Department of Molecular and Integrative Physiology, UIUC Program in Biophysics, National Center for Supercomputing Applications, and Beckman Institute, University of Illinois, Urbana, Illinois 61801, USA.
J Phys Chem B. 2010 Feb 11;114(5):1859-69. doi: 10.1021/jp909874g.
Native proteins have been optimized by evolution simultaneously for structure and sequence. Structural databases reflect this interdependency. In this paper, we present a new statistical potential for a reduced backbone representation that has both structure and sequence characteristics as variables. We use information from structural data available in the Protein Coil Library, selected on the basis of resolution and refinement factor. In these structures, the nonlocal interactions are randomly distributed and, thus, average out in statistics, so structural propensities due to local backbone-based interactions can be studied separately. We collect data in the form of local sequence-specific phi-psi backbone dihedral pairs.
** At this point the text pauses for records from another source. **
**src/rtl/difftest_trap_collector.sv**
```systemverilog
// Commit-stage feeder for the difftest trap-event sink: counts cycles and retired instructions,
// latches the trap PC/code, flags WFI stalls, and requests a core halt. Optional cycle limit: DIFFTEST_TRAP_CYCLE_LIMIT_EN.
module difftest_trap_collector #(
    parameter int unsigned COMMIT_WIDTH = 2,
    parameter int unsigned WFI_TIMEOUT  = 1024,
    parameter logic [7:0]  CORE_ID      = 8'd0,
    parameter logic [63:0] MAX_CYCLES   = 64'd1_000_000
) (
    input  logic                        clock,
    input  logic                        reset_n,
    input  logic [COMMIT_WIDTH-1:0]     commit_valid,
    input  logic [COMMIT_WIDTH-1:0]     commit_is_trap,
    input  logic [64*COMMIT_WIDTH-1:0]  commit_pc,
    input  logic [32*COMMIT_WIDTH-1:0]  commit_code,
    input  logic                        wfi_active,
    output logic                        enable,
    output logic                        io_hasTrap,
    output logic [63:0]                 io_cycleCnt,
    output logic [63:0]                 io_instrCnt,
    output logic                        io_hasWFI,
    output logic [31:0]                 io_code,
    output logic [63:0]                 io_pc,
    output logic [7:0]                  io_coreid,
    output logic                        halt_req
);

    localparam int unsigned CNT_W = $clog2(COMMIT_WIDTH + 1);
    localparam int unsigned WFI_W = $clog2(WFI_TIMEOUT) + 1;
`ifdef DIFFTEST_TRAP_CYCLE_LIMIT_EN
    localparam bit LIMIT_EN = 1'b1;
`else
    localparam bit LIMIT_EN = 1'b0;
`endif

    typedef enum logic {RUN, HALTED} state_t;

    state_t             state_q, state_d;
    logic [WFI_W-1:0]   wfi_cnt_q, wfi_cnt_d;
    logic               enable_d, has_trap_d, has_wfi_d, halt_d;
    logic [63:0]        cycle_d, instr_d, pc_d;
    logic [31:0]        code_d;

    logic               trap_hit, any_valid, limit_hit;
    logic [CNT_W-1:0]   lane_cnt;
    logic [63:0]        trap_pc, top_pc, forced_pc, cycle_nxt;
    logic [31:0]        trap_code;

    // Lane scan: count valid lanes up to and including the oldest trapping lane.
    always_comb begin
        trap_hit  = 1'b0;
        any_valid = 1'b0;
        lane_cnt  = '0;
        trap_pc   = '0;
        trap_code = '0;
        top_pc    = '0;
        for (int i = 0; i < int'(COMMIT_WIDTH); i++) begin
            if (commit_valid[i]) begin
                any_valid = 1'b1;
                top_pc    = commit_pc[64*i +: 64];
                if (!trap_hit) begin
                    lane_cnt = lane_cnt + CNT_W'(1);
                    if (commit_is_trap[i]) begin
                        trap_hit  = 1'b1;
                        trap_pc   = commit_pc[64*i +: 64];
                        trap_code = commit_code[32*i +: 32];
                    end
                end
            end
        end
    end

    assign cycle_nxt = io_cycleCnt + 64'd1;
    assign limit_hit = LIMIT_EN && (cycle_nxt == MAX_CYCLES);

`ifdef DIFFTEST_TRAP_CYCLE_LIMIT_EN
    logic [63:0] last_pc_q;

    always_ff @(posedge clock) begin
        if (!reset_n) begin
            last_pc_q <= '0;
        end else if (state_q == RUN && any_valid) begin
            last_pc_q <= top_pc;
        end
    end

    assign forced_pc = any_valid ? top_pc : last_pc_q;
`else
    assign forced_pc = 64'd0;
`endif

    // Next-state and next-snapshot logic.
    always_comb begin
        state_d    = state_q;
        wfi_cnt_d  = wfi_cnt_q;
        enable_d   = enable;
        has_trap_d = io_hasTrap;
        has_wfi_d  = 1'b0;
        halt_d     = halt_req;
        cycle_d    = io_cycleCnt;
        instr_d    = io_instrCnt;
        pc_d       = io_pc;
        code_d     = io_code;
        case (state_q)
            RUN: begin
                enable_d = 1'b1;
                cycle_d  = cycle_nxt;
                instr_d  = io_instrCnt + 64'(lane_cnt);
                if (trap_hit || limit_hit) begin
                    has_trap_d = 1'b1;
                    halt_d     = 1'b1;
                    wfi_cnt_d  = '0;
                    state_d    = HALTED;
                    pc_d       = trap_hit ? trap_pc : forced_pc;
                    code_d     = trap_hit ? trap_code : 32'hFFFF_FFFF;
                end else if (!wfi_active || any_valid) begin
                    wfi_cnt_d = '0;
                end else if (wfi_cnt_q == WFI_W'(WFI_TIMEOUT - 1)) begin
                    has_wfi_d = 1'b1;
                    wfi_cnt_d = '0;
                end else begin
                    wfi_cnt_d = wfi_cnt_q + WFI_W'(1);
                end
            end
            HALTED: begin
                enable_d  = 1'b0;
                halt_d    = 1'b1;
                wfi_cnt_d = '0;
            end
            default: state_d = RUN;
        endcase
    end

    always_ff @(posedge clock) begin
        if (!reset_n) begin
            state_q     <= RUN;
            wfi_cnt_q   <= '0;
            enable      <= 1'b0;
            io_hasTrap  <= 1'b0;
            io_cycleCnt <= '0;
            io_instrCnt <= '0;
            io_hasWFI   <= 1'b0;
            io_code     <= '0;
            io_pc       <= '0;
            io_coreid   <= CORE_ID;
            halt_req    <= 1'b0;
        end else begin
            state_q     <= state_d;
            wfi_cnt_q   <= wfi_cnt_d;
            enable      <= enable_d;
            io_hasTrap  <= has_trap_d;
            io_cycleCnt <= cycle_d;
            io_instrCnt <= instr_d;
            io_hasWFI   <= has_wfi_d;
            io_code     <= code_d;
            io_pc       <= pc_d;
            io_coreid   <= CORE_ID;
            halt_req    <= halt_d;
        end
    end

endmodule
```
From these data, we construct dihedral probability density functions (DPDFs) that quantify any adjacent phi-psi pair distribution in the context of all possible combinations of local residue types. We use a probabilistic analysis to deduce how the correlations encoded in the various DPDFs as well as in residue frequencies propagate along the sequence and can be cumulated in a statistical potential capable of efficiently scoring a loop by its backbone conformation and sequence only. Our potential is able to identify with high accuracy the native structure of a loop with a given sequence among possible alternative conformations from sets of well-constructed decoys. Conversely, the potential can also be used for sequence prediction problems and is shown to score the native sequence of a given loop structure among the most fit of the possible sequence combinations. Applications for both structure prediction and sequence design are discussed.
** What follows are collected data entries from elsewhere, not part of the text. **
$ cat src/rtl/pci_pkg.sv
// Shared PCI definitions for the config target.
// Command codes, sequencer states, abort limit.
package pci_pkg;

  localparam logic [3:0] CMD_CFG_READ  = 4'b1010;
  localparam logic [3:0] CMD_CFG_WRITE = 4'b1011;

  // Idle bus cycles tolerated in a data phase
  localparam int unsigned ABORT_CYCLES = 16;

  typedef enum logic [2:0] {
    S_IDLE,
    S_RD_REQ,
    S_RD_DATA,
    S_WR_DATA,
    S_WR_COMMIT,
    S_TURN
  } state_e;

endpackage

$ cat src/rtl/pci_cfg_target.sv
// PCI type-0 configuration target sequencer.
// Single data phase per access; bursts disconnect.
module pci_cfg_target
  import pci_pkg::*;
(
  input  logic        clk,
  input  logic        rst,
  input  logic        frame_n,
  input  logic        irdy_n,
  input  logic        idsel,
  input  logic [31:0] ad_in,
  input  logic [3:0]  cbe_n,
  output logic [31:0] ad_out,
  output logic        ad_oe,
  output logic        devsel_n,
  output logic        trdy_n,
  output logic        stop_n,
  output logic        ctl_oe,
  output logic        cfg_enable,
  output logic        cfg_iswrite,
  output logic [5:0]  cfg_offset,
  output logic [31:0] cfg_write_val,
  output logic [3:0]  cfg_byte_en,
  input  logic [31:0] cfg_read_val
);

  localparam logic [3:0] ABORT_LAST =
    4'(ABORT_CYCLES - 1);

  state_e      state_q, state_d;
  logic        frame_prev_q;
  logic [3:0]  abort_q, abort_d;
  logic [31:0] ad_out_q, ad_out_d;
  logic        ad_oe_q, ad_oe_d;
  logic        devsel_q, devsel_d;
  logic        trdy_q, trdy_d;
  logic        stop_q, stop_d;
  logic        ctl_oe_q, ctl_oe_d;
  logic        en_q, en_d;
  logic        isw_q, isw_d;
  logic [5:0]  off_q, off_d;
  logic [31:0] wval_q, wval_d;
  logic [3:0]  be_q, be_d;

  logic is_rd;
  logic is_wr;
  logic claim;
  logic master_idle;
  logic abort_hit;

  assign is_rd = (cbe_n == CMD_CFG_READ);
  assign is_wr = (cbe_n == CMD_CFG_WRITE);

  // Only the first FRAME# low cycle is an
  // address phase we may claim.
  assign claim = ~frame_n & frame_prev_q
               & idsel
               & (ad_in[1:0] == 2'b00)
               & (is_rd | is_wr);

  assign master_idle = frame_n & irdy_n;
  assign abort_hit   = master_idle
                     & (abort_q == ABORT_LAST);

  // Next state, abort counting and request capture
  always_comb begin
    state_d = state_q;
    abort_d = '0;
    off_d   = off_q;
    wval_d  = wval_q;
    be_d    = be_q;
    unique case (state_q)
      S_IDLE: begin
        if (claim) begin
          off_d   = ad_in[7:2];
          state_d = is_rd ? S_RD_REQ : S_WR_DATA;
        end
      end
      S_RD_REQ: state_d = S_RD_DATA;
      S_RD_DATA: begin
        if (!irdy_n || abort_hit) begin
          state_d = S_TURN;
        end else if (master_idle) begin
          abort_d = abort_q + 4'd1;
        end
      end
      S_WR_DATA: begin
        if (!irdy_n) begin
          wval_d  = ad_in;
          be_d    = ~cbe_n;
          state_d = S_WR_COMMIT;
        end else if (abort_hit) begin
          state_d = S_TURN;
        end else if (master_idle) begin
          abort_d = abort_q + 4'd1;
        end
      end
      S_WR_COMMIT: state_d = S_TURN;
      S_TURN:      state_d = S_IDLE;
      default:     state_d = S_IDLE;
    endcase
  end

  // Registered outputs for the state being entered
  always_comb begin
    ad_out_d = ad_out_q;
    ad_oe_d  = 1'b0;
    devsel_d = 1'b1;
    trdy_d   = 1'b1;
    stop_d   = 1'b1;
    ctl_oe_d = 1'b0;
    en_d     = 1'b0;
    isw_d    = 1'b0;
    unique case (state_d)
      S_RD_REQ: begin
        devsel_d = 1'b0;
        ctl_oe_d = 1'b1;
        en_d     = 1'b1;
      end
      S_RD_DATA: begin
        if (state_q == S_RD_REQ) begin
          ad_out_d = cfg_read_val;
        end
        ad_oe_d  = 1'b1;
        devsel_d = 1'b0;
        trdy_d   = 1'b0;
        stop_d   = frame_n;
        ctl_oe_d = 1'b1;
      end
      S_WR_DATA: begin
        devsel_d = 1'b0;
        trdy_d   = 1'b0;
        stop_d   = frame_n;
        ctl_oe_d = 1'b1;
      end
      S_WR_COMMIT: begin
        ctl_oe_d = 1'b1;
        en_d     = |be_d;
        isw_d    = 1'b1;
      end
      // Reads drive the controls high once
      // before releasing them.
      S_TURN: ctl_oe_d = (state_q == S_RD_DATA);
      default: ;
    endcase
  end

  // State and output registers
  always_ff @(posedge clk) begin
    if (!rst) begin
      state_q      <= S_IDLE;
      frame_prev_q <= 1'b1;
      abort_q      <= '0;
      ad_out_q     <= '0;
      ad_oe_q      <= 1'b0;
      devsel_q     <= 1'b1;
      trdy_q       <= 1'b1;
      stop_q       <= 1'b1;
      ctl_oe_q     <= 1'b0;
      en_q         <= 1'b0;
      isw_q        <= 1'b0;
      off_q        <= '0;
      wval_q       <= '0;
      be_q         <= '0;
    end else begin
      state_q      <= state_d;
      frame_prev_q <= frame_n;
      abort_q      <= abort_d;
      ad_out_q     <= ad_out_d;
      ad_oe_q      <= ad_oe_d;
      devsel_q     <= devsel_d;
      trdy_q       <= trdy_d;
      stop_q       <= stop_d;
      ctl_oe_q     <= ctl_oe_d;
      en_q         <= en_d;
      isw_q        <= isw_d;
      off_q        <= off_d;
      wval_q       <= wval_d;
      be_q         <= be_d;
    end
  end

  assign ad_out        = ad_out_q;
  assign ad_oe         = ad_oe_q;
  assign devsel_n      = devsel_q;
  assign trdy_n        = trdy_q;
  assign stop_n        = stop_q;
  assign ctl_oe        = ctl_oe_q;
  assign cfg_enable    = en_q;
  assign cfg_iswrite   = isw_q;
  assign cfg_offset    = off_q;
  assign cfg_write_val = wval_q;
  assign cfg_byte_en   = be_q;

endmodule

$ cat config.mk
export PLATFORM = sky130hd
export DESIGN_NAME = pci_cfg_target
export DESIGN_NICKNAME = d
export VERILOG_FILES = /design/src/rtl/pci_pkg.sv /design/src/rtl/pci_cfg_target.sv
export SDC_FILE = /design/constraint.sdc
export NUM_CORES = 1
export LEC_CHECK = 0
export ABC_AREA = 1
export CAP_MARGIN = 20
export CORE_ASPECT_RATIO = 1.4
export CORE_MARGIN = 10
export CORE_UTILIZATION = 41
export DETAILED_ROUTE_END_ITERATION = 16
export PLACE_DENSITY = 0.8
export SYNTH_ARGS = -nofsm -noshare
export SYNTH_HDL_FRONTEND = slang
export SYNTH_SLANG_ARGS = --single-unit
$ cat constraint.sdc
create_clock -name clk -period 1.7 [get_ports clk]
set_clock_uncertainty 0.2 [all_clocks]
set_input_delay 0.34 -clock clk [delete_from_list [all_inputs] [get_ports clk]]
set_output_delay 0.34 -clock clk [all_outputs]
set_load 0.03 [all_outputs]
==> results of run 1 <==
-- cell usage after synthesis, drive strengths merged --
cell and instances:
nor2b 1, ha 1, a211oi 1, nand2 47, buf 10, nor4 1, nor3 3, inv 28
a21oi 5, o21ai 74, nand4 2, nand3 10, nor2 158, nor4b 1, nor3b 1, dfxtp 89
clkbuf 11
-- cell type report --
type,instances,share of cell area
well taps,100,0.0237
clock buffers,13,0.0320
clock inverters,2,0.0114
inverters,28,0.0199
repair buffers,176,0.315
flip-flops and latches,89,0.339
multi-input cells,305,0.260
-- power breakdown --
group	internal [mW]	total [mW]	switching (mW)
Combinational	0.206	0.356	0.150
Clock	0.942	1.62	0.674
Sequential	2.10	2.11	0.00874
Total	3.25	4.08	0.833
-- sequential cells by signal (all words and copies together), names as in the netlist --
name and cells:
abort_q 4, cfg_write_val 32, ad_out 32, state_q 3
stop_n 1, cfg_offset 6, cfg_byte_en 4, ad_oe 1
cfg_iswrite 1, devsel_n 1, trdy_n 1, frame_prev_q 1
ctl_oe 1, cfg_enable 1
-- worst min path at each step --
stage          cells past startpoint            to
6_report                           2  frame_prev_q
5_1_grt                            2  frame_prev_q
4_1_cts                            2  frame_prev_q
3_5_place_dp                       1    abort_q[0]
3_3_place_gp                       1    abort_q[0]
2_1_floorplan                      1    abort_q[0]
-- layer usage --
metal	GRT usage	routed length, µm	vias to the layer above	part of all wire
li1	-	-	1731	-
met3	0.0797	1240	15	0.12
met5	0	0	-	0
met2	0.266	4950	128	0.48
met1	0.183	3970	1522	0.38
met4	0.0775	222	0	0.021
-- worst reg2reg max path: stages, from the launching register on --
cell and delay, ns:
dfxtp_1 0.34, ha_1 0.18, nand2_1 0.08, inv_1 0.09, nand2_2 0.07, nand3_1 0.07
nand2_1 0.10, nor2b_4 0.16, nand2_1 0.07, nand2_1 0.07, nand2_1 0.05
-- through the flow --
step / util / setup WS [ns] / instances
floorplan: - / 0.235 / 443
global placement: 0.647 / -0.336 / 697
detailed placement: 0.647 / -0.380 / 697
CTS: 0.665 / 0.00344 / 713
global route: 0.673 / -0.00970 / 713
finish: 0.673 / 0.0466 / 713
-- what timing repair did --
item | in CTS | in global routing
setup endpoints to repair | 83 | 33
setup buffers | 1 | 0
pin swaps | 1 | 2
hold buffers | 0 | 0
resized for setup | 80 | 41
-- kinds of logic (layout without fill, tap and decap cells) --
kind of cell,count (synthesis),after routing
simple gates,224,224
fa+ha+maj,1,1
flops,89,89
compound gates,80,80
buf+inv,49,219
==> impl_metrics.py, run 1 <==
metrics = {
    "yosys": {
        "synth_top_family_by_area": "simple AND/OR/NAND/NOR gates",
        "syn_area_mm2": 0.00332,
        "synthMuxAreaShare": 0,
        "ys_types": 24,
        "avgSynthCellArea_um2": 7.49,
        "yosysTopAreaCellShare": 0.537,
        "synth_nets": 517,
        "netlist_top_cells_area": "dfxtp_1, nor2_1, o21ai_0, nand2_1, inv_1",
        "yosysTopAreaCell": "dfxtp_1",
        "yosysSeqAreaShare": 0.537,
        "yosys.area_share.simple": 0.275,
        "synth_seq_cells": 89,
        "synth-xor-area-share": 0,
        "synth_compound_area_frac": 0.121,
        "syn_inst": 443,
        "synth_fa_ha_area_frac": 0.00377,
        "ys.warnings.count": 0,
    },
    "worst_setup_path": {
        "critPathCaptureType": "output pin",
        "reg2regPathDepth": 10,
        "path_depth": 1,
        "crit_fanout": 2,
        "crit_arrival_ns": 1.11,
        "critPathSlowestCell": "dlygate4sd2_1",
        "crit_type": "reg2out",
        "r2r_start": "abort_q[1]",
        "crit_path_max_incr_delay_ns": 0.43,
        "startpoint": "cfg_write_val[5]",
        "path_cells": "dlygate4sd2_1",
        "critPathLaunchType": "flop",
        "endpoint": "cfg_write_val[5]",
        "worst-r2r-setup-slack_ns": 0.15,
        "path_delay_family": "buffers and inverters",
        "cp.required_ns": 1.16,
        "crit_buf_inv": 1,
        "r2r-end": "ctl_oe",
    },
    "cells_and_area": {
        "n_antenna_cell": 0,
        "nets": 683,
        "drive_gt1_frac": 0.108,
        "final_common_cell": "nor2_1",
        "design_area_mm2": 0.00528,
        "n_fill_cell": 683,
        "seq_area_mm2": 0.00179,
        "syn_to_final_growth_pct": 59.0,
        "multiInputGateArea_mm2": 0.00137,
        "final_cell_mix": "nor2_1, dfxtp_1, o21ai_0, clkdlybuf4s50_1, dlygate4sd2_1",
    },
    "route": {
        "via_count": 3396,
        "dr.pass1.iters": 4,
        "ant_nets": 0,
        "drt_wl_total_mm": 10.4,
        "drt_iter0_drc": 163,
        "route.detailed.drc": 0,
        "vias_per_cell": 4.76,
        "routedWlPerCell_um": 14.6,
    },
    "place": {
        "gp_congestion": 0.834,
        "placement.io_buffers": 153,
        "dpl_cell_area_mm2": 0.00508,
        "dp_hpwl_mm": 8.09,
    },
    "global_routing": {
        "grt_use_total": 0.168,
        "grt_max_degree": 67,
        "grt_pass1_vias": 3416,
        "grt_pass1_wl_mm": 16.4,
        "antenna_found_initial": 0,
        "grt_remaining_overflow": 0,
    },
    "status": {
        "status": "completed",
    },
    "min_path": {
        "hp-start": "rst",
        "min_path_type": "in2reg",
    },
    "power_and_ir_drop": {
        "p_per_area_mw_per_mm2": 773,
        "power_mw": 4.08,
        "ir_drop_mv": 0.553,
        "leakage_nw": 2.54,
    },
    "floorplan": {
        "ios": 154,
        "core_mm2": 0.00785,
        "die_width_um": 96.0,
        "die_h_um": 126,
        "initial_core_util": 0.423,
        "row_count": 38,
        "die-area_mm2": 0.0121,
    },
    "clock_tree": {
        "clkTransAtPathRegs_ns": 0.08,
        "cts_made_buffers": 9,
        "clk_path_buf_depth": 2,
        "clock-sinks": 89,
        "cts_tree": "yes",
        "cts.htree.levels": 3,
        "clockRootBuffer": "clkbuf_8",
        "clock_latency_ns": 0.35,
    },
    "timing": {
        "setup_viol": 0,
        "period_minus_slack_ns": 1.65,
        "worst_pin_slew_ns": 0.370,
        "fmax_mhz": 605,
        "fin_tns_setup_ns": 0,
        "hold_violations": 0,
        "relSlewSlack": 0.753,
        "hold_slack_ns": 0.0788,
        "fin_crit_sh": 0.973,
        "slew_violations": 0,
    },
    "run": {
        "cap_viol_max_count": 0,
    },
}
Note: power is estimated with default switching activity, not from simulation.
==> inputs of run 2 (changes only) <==
--- a/config.mk
+++ b/config.mk
@@ -10,6 +10,7 @@
 export CORE_ASPECT_RATIO = 1.4
 export CORE_MARGIN = 10
 export CORE_UTILIZATION = 41
+export CTS_CLUSTER_SIZE = 40
 export DETAILED_ROUTE_END_ITERATION = 16
 export PLACE_DENSITY = 0.8
 export SYNTH_ARGS = -nofsm -noshare
==> constraint.sdc (replaced) <==
create_clock -name clk -period 1.6 [get_ports clk]
set_clock_uncertainty 0.2 [all_clocks]
set_input_delay 0.32 -clock clk [delete_from_list [all_inputs] [get_ports clk]]
set_output_delay 0.32 -clock clk [all_outputs]
set_load 0.03 [all_outputs]
==> run 2 against run 1 <==
Against the previous run:
- final area grew 4.1%
- register-to-register slack lost 0.06 ns
- critical path type unchanged
- sequential power grew 6%
- critical endpoint is now ad_out[30]
- global-route usage grew 0.52 points
- largest power group unchanged
==> impl_metrics.py, run 2 (same netlist as run 1, synthesis figures left out) <==
metrics = {
    "cells_and_area": {
        "final_common_cell": "nor2_1",
        "seq_area_mm2": 0.00179,
        "multiInputGateArea_mm2": 0.00141,
        "syn_to_final_growth_pct": 65.5,
        "n_antenna_cell": 0,
        "drive_gt1_frac": 0.251,
        "design_area_mm2": 0.00549,
        "nets": 683,
        "final_cell_mix": "nor2_1, dfxtp_1, clkdlybuf4s50_1",
        "n_fill_cell": 622,
    },
    "clock_tree": {
        "cts.htree.levels": 3,
        "cts_tree": "yes",
        "clock-sinks": 89,
        "cts_setup_buffers": 0,
        "cts_made_buffers": 9,
        "clkTransAtPathRegs_ns": 0.08,
        "cts-hold-fix-buffers": 0,
        "clock_latency_ns": 0.36,
        "clockRootBuffer": "clkbuf_8",
        "clk_path_buf_depth": 2,
    },
    "place": {
        "dpl_cell_area_mm2": 0.00517,
        "gp_congestion": 0.896,
        "dp_hpwl_mm": 8.13,
        "placement.io_buffers": 153,
    },
    "floorplan": {
        "core_mm2": 0.00785,
        "row_count": 38,
        "die_h_um": 126,
        "initial_core_util": 0.423,
        "die_width_um": 96.0,
        "ios": 154,
        "die-area_mm2": 0.0121,
    },
    "run": {
        "cap_viol_max_count": 0,
    },
    "global_routing": {
        "grt_use_total": 0.173,
        "grt_max_degree": 62,
        "grt_remaining_overflow": 0,
        "antenna_found_initial": 0,
        "grt_pass1_vias": 3390,
        "grt_pass1_wl_mm": 16.7,
    },
    "timing": {
        "fmax_mhz": 645,
        "slew_violations": 0,
        "period_minus_slack_ns": 1.55,
        "hold_violations": 0,
        "relSlewSlack": 0.760,
        "fin_tns_setup_ns": 0,
        "setup_viol": 0,
        "rsz0062_at_grt": "true",
        "worst_pin_slew_ns": 0.360,
        "fin_crit_sh": 0.969,
    },
    "worst_setup_path": {
        "critPathCaptureType": "output pin",
        "crit_type": "reg2out",
        "crit_path_max_incr_delay_ns": 0.34,
        "critPathSlowestCell": "dfxtp_1",
        "crit_fanout": 2,
        "cp.required_ns": 1.08,
        "critPathLaunchType": "flop",
        "path_cells": "clkdlybuf4s15_2",
        "path_delay_family": "flip-flops",
        "crit_buf_inv": 1,
        "crit_arrival_ns": 1.03,
    },
    "power_and_ir_drop": {
        "ir_drop_mv": 0.662,
        "p_per_area_mw_per_mm2": 733,
        "leakage_nw": 2.31,
    },
    "route": {
        "route.detailed.drc": 0,
        "via_count": 3438,
        "vias_per_cell": 4.82,
        "drt_wl_total_mm": 10.7,
        "ant_nets": 0,
        "routedWlPerCell_um": 15.0,
        "dr.pass1.iters": 4,
        "drt_iter0_drc": 178,
    },
    "status": {
        "status": "completed",
    },
    "min_path": {
        "min_path_type": "in2reg",
    },
}
-- run 2: cell count changes in the layout (fill, tap and decap cells not counted), sizes merged --
| cell | delta |
|---|---|
| buf | +11 |
| bufinv | -2 |
| clkbuf | +3 |
| clkdlybuf4s15 | +46 |
| clkdlybuf4s50 | -1 |
| clkinv | +3 |
| dlygate4sd2 | -60 |
| dlymetal6s2s | +1 |
-- run 2: report_power, final --
group	internal, mW	switching, mW
clock network	0.643	0.746
logic	0.228	0.166
registers	2.23	0.0103
total	3.10	0.922
-- run 2: cell type report --
class / instances / area share
clock inverter: 3 / 0.00273
multi-input combinational: 305 / 0.256
sequential: 89 / 0.326
inverter: 28 / 0.0196
clock buffer: 13 / 0.0289
timing repair buffer: 176 / 0.343
tap: 100 / 0.0228
-- run 2: worst paths after layout --
check,cells past startpoint,startpoint,slack [ns],endpoint
max reg2reg,6,state_q[2],0.09,ad_out[8]
min,2,rst,0.07,frame_prev_q
min reg2reg,1,abort_q[0],0.26,abort_q[0]
max,1,ad_out[30],0.05,ad_out[30]
-- run 2: stage by stage --
step	total power [mW]	hold WS [ns]	util	worst slack, ns	cells
CTS	4.06	0.0404	0.692	0.00295	714
global placement	2.67	0.241	0.659	-0.381	698
detailed placement	2.68	0.260	0.659	-0.451	698
floorplan	2.42	0.228	-	0.135	443
global route	4.20	0.0502	0.700	-0.0539	714
finish	4.02	0.0724	0.700	0.0503	714
-- run 2: repair_timing --
action	CTS	global route
resized for setup	202	42
pin swaps	1	5
setup endpoints to repair	75	82
-- run 2: per-layer routing --
metal,GRT usage,vias up,share of wire,wire length [µm]
li1,-,1724,-,-
met1,0.188,1561,0.38,4090
met2,0.271,133,0.48,5110
met3,0.0844,20,0.11,1190
met4,0.0862,0,0.027,287
met5,0,-,0,0
==> inputs of run 3 (changes only) <==
--- a/config.mk
+++ b/config.mk
@@ -10,9 +10,10 @@
 export CORE_ASPECT_RATIO = 1.4
 export CORE_MARGIN = 10
 export CORE_UTILIZATION = 41
-export CTS_CLUSTER_SIZE = 40
+export CTS_CLUSTER_SIZE = 28
 export DETAILED_ROUTE_END_ITERATION = 16
 export PLACE_DENSITY = 0.8
 export SYNTH_ARGS = -nofsm -noshare
 export SYNTH_HDL_FRONTEND = slang
 export SYNTH_SLANG_ARGS = --single-unit
+export TNS_END_PERCENT = 30
==> constraint.sdc (replaced) <==
create_clock -name clk -period 1.6 [get_ports clk]
set_clock_uncertainty 0.2 [all_clocks]
set_input_delay 0.32 -clock clk [delete_from_list [all_inputs] [get_ports clk]]
set_output_delay 0.32 -clock clk [all_outputs]
set_load 0.05 [all_outputs]
==> run 3 against run 2 <==
Against the previous run:
- first-iteration DRC count increased by 2.8%
- clock power increased by 3%
- sequential cell count unchanged
- critical path depth increased by 9
- via count increased by 3.3%
- final cell count increased by 0.42%
- critical path type is now in2reg
- setup slack got worse by 0.034 ns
天然蛋白质在结构和序列上同时经过了进化的优化。结构数据库反映了这种相互依存关系。在本文中,我们提出了一种新的统计势,用于简化的骨架表示,该表示具有结构和序列特征作为变量。我们使用了基于分辨率和细化因子选择的蛋白质卷曲库中可用的结构数据的信息。在这些结构中,非局部相互作用是随机分布的,因此在统计学上平均化,因此可以单独研究由于局部骨架相互作用引起的结构倾向。我们以局部序列特异性 phi-psi 骨架二面角对的形式收集数据。从这些数据中,我们构建了二面角概率密度函数(DPDF),该函数量化了在所有可能的局部残基类型组合下,任何相邻 phi-psi 对的分布。我们使用概率分析来推断各种 DPDF 以及残基频率中编码的相关性如何沿序列传播,并可以累积到一个统计势中,该势仅通过其骨架构象和序列就能有效地对环进行评分。我们的势能够以高精度识别给定序列的环的天然结构,而在来自精心构建的诱饵集的可能替代构象中,该序列是唯一的。反过来,该势也可用于序列预测问题,并在可能的序列组合中得分给定环结构的天然序列。讨论了结构预测和序列设计的应用。